Let's begin with a report issued by the National Center for Health Statistics; it estimates nearly half (49 percent) of Americans took at least one prescription drug during the past 30 days during 2007-2010. This is an increase from the period between 1988 and 1994, when 38 percent of Americans could say the same. Overall, spending for prescription drugs amounted to roughly $259 billion in 2010.

Women were more likely to use prescription drugs than men from 2007 to 2008, according to the Centers for Disease Control and Prevention, and use of prescription drugs increased with age. In that time period, antidepressants were the most commonly used prescription drug for adults aged 20 to 59, while Americans older than that favored cholesterol-lowering and high blood pressure drugs.

Meanwhile, prescription drug misuse has become rampant. Of those drugs most likely to be abused, pharmaceutical drugs (as a category, and most commonly including opioid pain relievers, such as Vicodin) are second only to marijuana, according to the National Institute on Drug Abuse. As part of a polling project it began in January 2012, Reuters/Ipsos obtained its own information on prescription drug activity among adult Americans.

What new data did the poll uncover?

The New Gateway

One in 10 Americans reports using prescription drugs prescribed for someone else, according to the Reuters/Ipsos poll, while a quarter of those users took them simply to get high.

Many people, possibly as high as three-quarters, may be using other people’s pharmaceuticals for economic reasons. Certainly anyone familiar with chat rooms for major illnesses has encountered both offers and requests for unused prescription meds. “I have a three month supply of [name of drug], if anyone needs it,” a patient or even grieving spouse might announce to the general community. Because the Reuters/Ipsos poll showed that roughly two-thirds obtained the drugs from a family member, friend, or acquaintance, this sad hypothesis may stand up under scrutiny.

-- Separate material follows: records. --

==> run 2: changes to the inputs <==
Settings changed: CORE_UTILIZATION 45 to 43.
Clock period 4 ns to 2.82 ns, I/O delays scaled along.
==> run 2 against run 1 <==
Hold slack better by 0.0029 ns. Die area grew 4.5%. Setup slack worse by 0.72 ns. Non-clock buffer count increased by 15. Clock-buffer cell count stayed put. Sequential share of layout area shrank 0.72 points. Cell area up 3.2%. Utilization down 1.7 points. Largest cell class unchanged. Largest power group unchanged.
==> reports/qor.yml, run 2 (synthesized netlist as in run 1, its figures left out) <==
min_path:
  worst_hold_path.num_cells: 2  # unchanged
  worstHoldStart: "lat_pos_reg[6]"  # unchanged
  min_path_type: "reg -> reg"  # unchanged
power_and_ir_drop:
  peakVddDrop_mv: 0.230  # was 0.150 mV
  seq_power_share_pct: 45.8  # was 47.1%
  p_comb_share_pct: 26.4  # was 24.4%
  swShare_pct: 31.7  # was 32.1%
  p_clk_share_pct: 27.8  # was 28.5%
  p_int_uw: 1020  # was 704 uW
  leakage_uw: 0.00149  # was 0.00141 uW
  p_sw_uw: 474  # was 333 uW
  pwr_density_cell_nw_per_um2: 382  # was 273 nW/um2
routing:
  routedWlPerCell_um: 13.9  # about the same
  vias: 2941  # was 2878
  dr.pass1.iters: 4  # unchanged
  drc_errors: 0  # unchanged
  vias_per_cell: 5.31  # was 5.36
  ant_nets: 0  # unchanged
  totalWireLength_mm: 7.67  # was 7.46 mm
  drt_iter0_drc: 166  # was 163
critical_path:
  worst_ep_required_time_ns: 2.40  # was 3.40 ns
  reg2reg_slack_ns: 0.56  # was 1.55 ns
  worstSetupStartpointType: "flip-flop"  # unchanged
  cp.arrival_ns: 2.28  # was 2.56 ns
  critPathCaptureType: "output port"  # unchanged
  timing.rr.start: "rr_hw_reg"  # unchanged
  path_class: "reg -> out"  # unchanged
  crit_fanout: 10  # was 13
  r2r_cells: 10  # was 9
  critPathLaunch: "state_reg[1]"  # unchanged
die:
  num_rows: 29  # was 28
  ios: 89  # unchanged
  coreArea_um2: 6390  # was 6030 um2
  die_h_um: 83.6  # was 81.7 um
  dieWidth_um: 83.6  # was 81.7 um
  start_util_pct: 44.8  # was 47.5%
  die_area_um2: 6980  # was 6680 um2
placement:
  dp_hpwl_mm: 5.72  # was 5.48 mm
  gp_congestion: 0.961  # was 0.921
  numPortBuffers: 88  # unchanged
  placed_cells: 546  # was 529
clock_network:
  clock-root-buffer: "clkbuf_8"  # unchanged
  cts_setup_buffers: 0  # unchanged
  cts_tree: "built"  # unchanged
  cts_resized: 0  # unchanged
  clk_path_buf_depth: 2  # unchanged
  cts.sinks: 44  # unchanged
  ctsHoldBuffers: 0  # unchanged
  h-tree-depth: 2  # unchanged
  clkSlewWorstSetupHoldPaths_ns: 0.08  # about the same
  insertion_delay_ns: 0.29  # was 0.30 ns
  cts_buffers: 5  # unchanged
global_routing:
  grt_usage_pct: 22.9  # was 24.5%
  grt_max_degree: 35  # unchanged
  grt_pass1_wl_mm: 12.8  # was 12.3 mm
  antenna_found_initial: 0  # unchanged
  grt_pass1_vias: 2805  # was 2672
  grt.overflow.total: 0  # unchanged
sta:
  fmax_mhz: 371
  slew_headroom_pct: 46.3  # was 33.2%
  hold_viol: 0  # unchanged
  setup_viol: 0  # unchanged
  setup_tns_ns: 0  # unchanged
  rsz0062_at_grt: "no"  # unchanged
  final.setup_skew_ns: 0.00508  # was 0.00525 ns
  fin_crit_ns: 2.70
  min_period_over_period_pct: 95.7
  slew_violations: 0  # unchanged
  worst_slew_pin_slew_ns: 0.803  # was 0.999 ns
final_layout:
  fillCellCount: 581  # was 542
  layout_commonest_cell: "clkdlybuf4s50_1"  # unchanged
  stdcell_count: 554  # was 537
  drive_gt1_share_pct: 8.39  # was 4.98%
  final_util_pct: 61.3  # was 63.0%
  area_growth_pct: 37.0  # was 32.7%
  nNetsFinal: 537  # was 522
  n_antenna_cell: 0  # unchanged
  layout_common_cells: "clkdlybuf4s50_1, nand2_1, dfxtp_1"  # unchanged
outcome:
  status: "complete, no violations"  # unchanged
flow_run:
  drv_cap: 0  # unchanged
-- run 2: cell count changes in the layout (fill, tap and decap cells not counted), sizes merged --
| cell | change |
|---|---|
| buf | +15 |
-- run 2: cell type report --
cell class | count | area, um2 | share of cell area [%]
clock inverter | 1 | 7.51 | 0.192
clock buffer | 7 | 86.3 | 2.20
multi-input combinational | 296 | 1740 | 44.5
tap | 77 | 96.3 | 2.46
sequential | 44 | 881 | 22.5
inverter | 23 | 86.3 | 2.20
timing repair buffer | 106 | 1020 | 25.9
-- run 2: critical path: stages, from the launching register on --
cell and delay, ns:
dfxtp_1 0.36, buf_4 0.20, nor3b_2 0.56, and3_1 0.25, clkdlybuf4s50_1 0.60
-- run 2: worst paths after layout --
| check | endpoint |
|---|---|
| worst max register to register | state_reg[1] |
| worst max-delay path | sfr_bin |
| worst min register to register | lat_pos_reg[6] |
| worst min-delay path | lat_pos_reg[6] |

Another concern underlying these and other statistics is the number of deaths caused by prescription drug abuse. For instance, the Foundation for a Drug-Free World estimates that of the 22,400 drug overdose deaths in the U.S. during 2005, opioid painkillers accounted for slightly more than a third (38.2 percent). The Foundation also notes on its website that almost half of teens believe prescription drugs are much safer than street drugs while 60 to 70 percent name their medicine cabinets as their source.

Finally, teens who abuse prescription drugs are twice as likely to use alcohol, five times more likely to use marijuana, and 12 to 20 times more likely to use street drugs than teens who do not abuse prescription drugs, according to the National Center on Addiction and Substance Abuse at Columbia University.

Who would disagree that the new gateway drug for teens waits for them at home on a shelf in the bathroom?